Two mock suns, an arc of a rainbow inverted, and a halo, were seen at Lyndon, in the county of Rutland, on the twenty-second of October, 1621, at eleven in the morning. There had been an aurora borealis the preceding night, with the wind at west-south-west. The two parhelia, or mock suns, were bright and distinct, and in the usual places, namely, in the two intersections of a strong and large portion of a halo, with an imaginary circle parallel to the horizon, passing through the true sun. Each parhelion had its tail of a white color, and in direct opposition to the true sun; that toward the east being some twenty or twenty-five degrees long, and that toward the west from ten to twelve degrees, both narrowest at the remote ends. The mock suns were evidently red toward the sun, but pale or whitish at the opposite sides, as was the halo also. Still higher in the heavens, was an arc of a curiously inverted rainbow, about the middle of the distance between the top of the halo and the vertex. This arc was as distinct in its colors as the common rainbow, and of the same breadth. The red color was on the convex, and the blue on the concave of the arc, which seemed to be about ninety degrees in length, its center being in or near the vertex. On the top of the halo was a kind of inverted bright arc. This phenomenon was seen on the following day, and, again, on the twenty-sixth. On the eleventh of the preceding month, September, a very splendid and remarkable aurora borealis, presenting truly unaccountable motions and removals, was witnessed in Rutlandshire, in Northamptonshire, and at Bath.

LUNAR RAINBOW.

This very rare phenomenon was witnessed at Glapwell Hall, in Derbyshire, England, on the twenty-fifth of December, 1710, about eight in the evening, with a remarkable and very unusual display of colors. The moon had passed her full about twenty-four hours, and the evening had been rainy; but the clouds were dispersed, and the moon then shone quite clear.

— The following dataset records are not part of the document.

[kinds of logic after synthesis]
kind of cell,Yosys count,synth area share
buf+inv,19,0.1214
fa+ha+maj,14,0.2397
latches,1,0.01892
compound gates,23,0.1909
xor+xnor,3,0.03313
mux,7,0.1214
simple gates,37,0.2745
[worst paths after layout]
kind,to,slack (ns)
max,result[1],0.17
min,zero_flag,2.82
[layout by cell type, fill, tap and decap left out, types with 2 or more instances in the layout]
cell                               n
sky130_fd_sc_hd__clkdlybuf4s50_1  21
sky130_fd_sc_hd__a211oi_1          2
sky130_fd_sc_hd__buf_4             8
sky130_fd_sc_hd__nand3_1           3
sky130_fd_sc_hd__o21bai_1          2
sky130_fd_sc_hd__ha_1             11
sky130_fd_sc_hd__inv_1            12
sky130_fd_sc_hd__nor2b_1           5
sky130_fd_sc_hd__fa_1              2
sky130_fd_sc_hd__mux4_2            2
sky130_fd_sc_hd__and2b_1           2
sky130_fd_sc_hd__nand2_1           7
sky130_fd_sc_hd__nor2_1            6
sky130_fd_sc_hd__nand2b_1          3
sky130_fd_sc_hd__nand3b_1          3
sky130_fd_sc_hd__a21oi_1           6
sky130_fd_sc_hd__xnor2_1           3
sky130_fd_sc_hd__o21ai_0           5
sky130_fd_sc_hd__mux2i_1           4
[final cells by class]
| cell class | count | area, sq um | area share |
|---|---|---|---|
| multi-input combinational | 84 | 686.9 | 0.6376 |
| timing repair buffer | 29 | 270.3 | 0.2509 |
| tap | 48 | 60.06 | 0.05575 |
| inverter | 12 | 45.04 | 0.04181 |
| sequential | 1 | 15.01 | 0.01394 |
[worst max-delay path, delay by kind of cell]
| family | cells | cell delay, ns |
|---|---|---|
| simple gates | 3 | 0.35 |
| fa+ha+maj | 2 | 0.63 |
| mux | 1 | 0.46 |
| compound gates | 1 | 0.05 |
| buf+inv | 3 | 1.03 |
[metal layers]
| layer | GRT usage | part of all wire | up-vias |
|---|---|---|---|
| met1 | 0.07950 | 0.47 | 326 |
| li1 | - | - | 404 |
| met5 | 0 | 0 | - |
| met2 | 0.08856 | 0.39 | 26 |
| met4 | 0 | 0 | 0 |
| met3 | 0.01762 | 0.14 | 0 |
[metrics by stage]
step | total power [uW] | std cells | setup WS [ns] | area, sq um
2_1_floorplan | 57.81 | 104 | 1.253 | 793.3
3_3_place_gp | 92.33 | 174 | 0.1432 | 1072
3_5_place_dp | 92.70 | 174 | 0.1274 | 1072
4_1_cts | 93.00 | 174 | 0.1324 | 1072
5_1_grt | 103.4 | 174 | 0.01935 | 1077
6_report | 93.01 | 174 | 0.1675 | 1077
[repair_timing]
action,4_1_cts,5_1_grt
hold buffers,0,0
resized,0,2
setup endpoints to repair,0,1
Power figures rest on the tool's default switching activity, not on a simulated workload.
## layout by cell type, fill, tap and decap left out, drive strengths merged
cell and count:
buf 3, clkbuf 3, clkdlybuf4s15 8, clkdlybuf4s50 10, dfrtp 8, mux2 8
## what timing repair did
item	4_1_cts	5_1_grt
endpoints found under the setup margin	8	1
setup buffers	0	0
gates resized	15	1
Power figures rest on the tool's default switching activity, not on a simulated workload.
<file path="flow/design.v">
module hex2bcd(
    input rst,
    input clk,
    input start,
    input [6:0] din,
    output reg done,
    output reg [3:0] bcd_h,
    output reg [3:0] bcd_l,
);
reg st0;
reg st1;
reg [2:0] stcnt;
reg [3:0] bcdh;
reg [6:0] temp;
always @(negedge rst or posedge clk) begin
    if(rst ==0) begin
        done <= 0;
    end
    else begin
        if ((stcnt >= 4) & (stcnt < 7)) begin
            done <= 1;
        end else begin
            done <= 0;
        end
    end
end
always @(negedge rst or posedge clk) begin
    if(rst == 0) begin
        temp <= 0; bcdh <= 0;
        bcd_h <= 0; bcd_l <= 0;
    end
    else begin
        if(st0 & ~st1) begin
            temp <= din;
        end else if(stcnt == 0) begin
            if      (temp >= 90) begin bcdh <= 9; temp <= temp - 90; end
            else if (temp >= 80) begin bcdh <= 8; temp <= temp - 80; end
            else if (temp >= 70) begin bcdh <= 7; temp <= temp - 70; end
            else if (temp >= 60) begin bcdh <= 6; temp <= temp - 60; end
            else if (temp >= 50) begin bcdh <= 5; temp <= temp - 50; end
            else if (temp >= 40) begin bcdh <= 4; temp <= temp - 40; end
            else if (temp >= 30) begin bcdh <= 3; temp <= temp - 30; end
            else if (temp >= 20) begin bcdh <= 2; temp <= temp - 20; end
            else if (temp >= 10) begin bcdh <= 1; temp <= temp - 10; end
            else  begin                bcdh <= 0; end
        end
        else if(stcnt == 1) begin
            bcd_h <= bcdh; 
            bcd_l <= temp[3:0];
        end
    end
end
always @(negedge rst or posedge clk) begin
   if(rst == 0) begin
        st0 <= 0; st1 <= 0;
        stcnt <= 15;
   end 
   else begin
        st0 <= start; st1 <= st0;
        if(st0 & ~st1) begin
            stcnt <= 0;
        end 
        else if(stcnt < 7) begin
            stcnt <= stcnt + 1;
        end
   end
end
endmodule
</file>
<file path="flow/run.sh">
#!/bin/bash
# OpenROAD 26Q1-2900-gdf79404cd8, Yosys 0.63+post, stock flow scripts
make -C /OpenROAD-flow-scripts/flow DESIGN_CONFIG=/design/flow/config.mk WORK_HOME=/design/flow/orfs finish
</file>
<file path="flow/config.mk">
export PLATFORM = sky130hd
export DESIGN_NAME = hex2bcd
export DESIGN_NICKNAME = hex2bcd
export VERILOG_FILES = /design/flow/design.v
export SDC_FILE = /design/flow/constraint.sdc
export NUM_CORES = 4
export LEC_CHECK = 1
export CORE_UTILIZATION = 30
</file>
<file path="flow/constraint.sdc">
current_design hex2bcd

set clk_period 3.5
set clk_io_pct 0.2

create_clock -name clk0 -period $clk_period [get_ports {clk}]

set non_clock_inputs [all_inputs -no_clocks]
set_input_delay [expr $clk_period * $clk_io_pct] -clock clk0 $non_clock_inputs
set_output_delay [expr $clk_period * $clk_io_pct] -clock clk0 [all_outputs]
</file>
===== /design/flow/design.v =====
module hex2bcd_4(
    input rst,clk,
    input start,
    input [13:0] din,
    output reg done,
    output reg [3:0] bcd_a,bcd_b,bcd_c,bcd_d  
    );
reg st0,st1;
reg [3:0] stcnt;
reg [3:0] bcda,bcdb,bcdc;
reg [13:0] temp;
always@(negedge rst, posedge clk)
begin
    if (rst == 0)
        done <= 0;  
    else 
        if ((stcnt >= 7) & (stcnt < 15))    
            done <= 1;
        else 
            done <= 0;
end
always@(negedge rst, posedge clk)
begin
    if (rst == 0)
        begin
            temp <= 0;  bcda <= 0;  bcdb <= 0;  bcdc <= 0;   
            bcd_a <= 0; bcd_b <= 0; bcd_c <= 0; bcd_d <= 0;    
        end
    else 
        begin
            if (st0 & ~st1)          
                temp <= din;
            else if (stcnt == 0)     
                if      (temp >= 9000)  begin   bcda <= 9;  temp <= temp - 9000;  end
                else if (temp >= 8000)  begin   bcda <= 8;  temp <= temp - 8000;  end  
                else if (temp >= 7000)  begin   bcda <= 7;  temp <= temp - 7000;  end  
                else if (temp >= 6000)  begin   bcda <= 6;  temp <= temp - 6000;  end  
                else if (temp >= 5000)  begin   bcda <= 5;  temp <= temp - 5000;  end  
                else if (temp >= 4000)  begin   bcda <= 4;  temp <= temp - 4000;  end  
                else if (temp >= 3000)  begin   bcda <= 3;  temp <= temp - 3000;  end  
                else if (temp >= 2000)  begin   bcda <= 2;  temp <= temp - 1000;  end  
                else if (temp >= 1000)  begin   bcda <= 1;  temp <= temp - 1000;  end  
                else                            bcda <= 0;           
            else if (stcnt == 1)     
                if      (temp >= 900)   begin   bcdb <= 9;  temp <= temp - 900;  end
                else if (temp >= 800)   begin   bcdb <= 8;  temp <= temp - 800;  end  
                else if (temp >= 700)   begin   bcdb <= 7;  temp <= temp - 700;  end  
                else if (temp >= 600)   begin   bcdb <= 6;  temp <= temp - 600;  end  
                else if (temp >= 500)   begin   bcdb <= 5;  temp <= temp - 500;  end  
                else if (temp >= 400)   begin   bcdb <= 4;  temp <= temp - 400;  end  
                else if (temp >= 300)   begin   bcdb <= 3;  temp <= temp - 300;  end  
                else if (temp >= 200)   begin   bcdb <= 2;  temp <= temp - 100;  end  
                else if (temp >= 100)   begin   bcdb <= 1;  temp <= temp - 100;  end  
                else                            bcdb <= 0;           
            else if (stcnt == 2)     
                if      (temp >= 90) begin   bcdc <= 9;  temp <= temp - 90;  end
                else if (temp >= 80) begin   bcdc <= 8;  temp <= temp - 80;  end  
                else if (temp >= 70) begin   bcdc <= 7;  temp <= temp - 70;  end  
                else if (temp >= 60) begin   bcdc <= 6;  temp <= temp - 60;  end  
                else if (temp >= 50) begin   bcdc <= 5;  temp <= temp - 50;  end  
                else if (temp >= 40) begin   bcdc <= 4;  temp <= temp - 40;  end  
                else if (temp >= 30) begin   bcdc <= 3;  temp <= temp - 30;  end  
                else if (temp >= 20) begin   bcdc <= 2;  temp <= temp - 10;  end  
                else if (temp >= 10) begin   bcdc <= 1;  temp <= temp - 10;  end  
                else                         bcdc <= 0;           
            else if (stcnt == 3)     
                begin 
                    bcd_a <= bcda;  bcd_b <= bcdb;  bcd_c <= bcdc;  bcd_d <= temp[3:0]; 
                end
        end
end
always@(negedge rst, posedge clk)
begin
    if (rst == 0)
        begin
            st0 <= 0;  st1 <= 0;  
            stcnt <= 15;       
        end
    else 
        begin
            st0 <= start;   st1 <= st0;
            if (st0 & ~st1)          
                stcnt <= 0;
            else if (stcnt < 15)    
                stcnt <= stcnt + 1;
        end
end
endmodule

This iris lunaris had all the colors of the solar iris, exceedingly beautiful and distinct, only faint in comparison with those which are seen in the day; as must necessarily have been the case, both from the different beams by which it was occasioned, and the disposition of the medium. What most surprised the observer was the largeness of the arc, which was not so much less than that of the sun, as the different dimensions of their bodies, and their respective distances from the earth, seemed to require; but the entireness and beauty of its colors furnished a charming spectacle.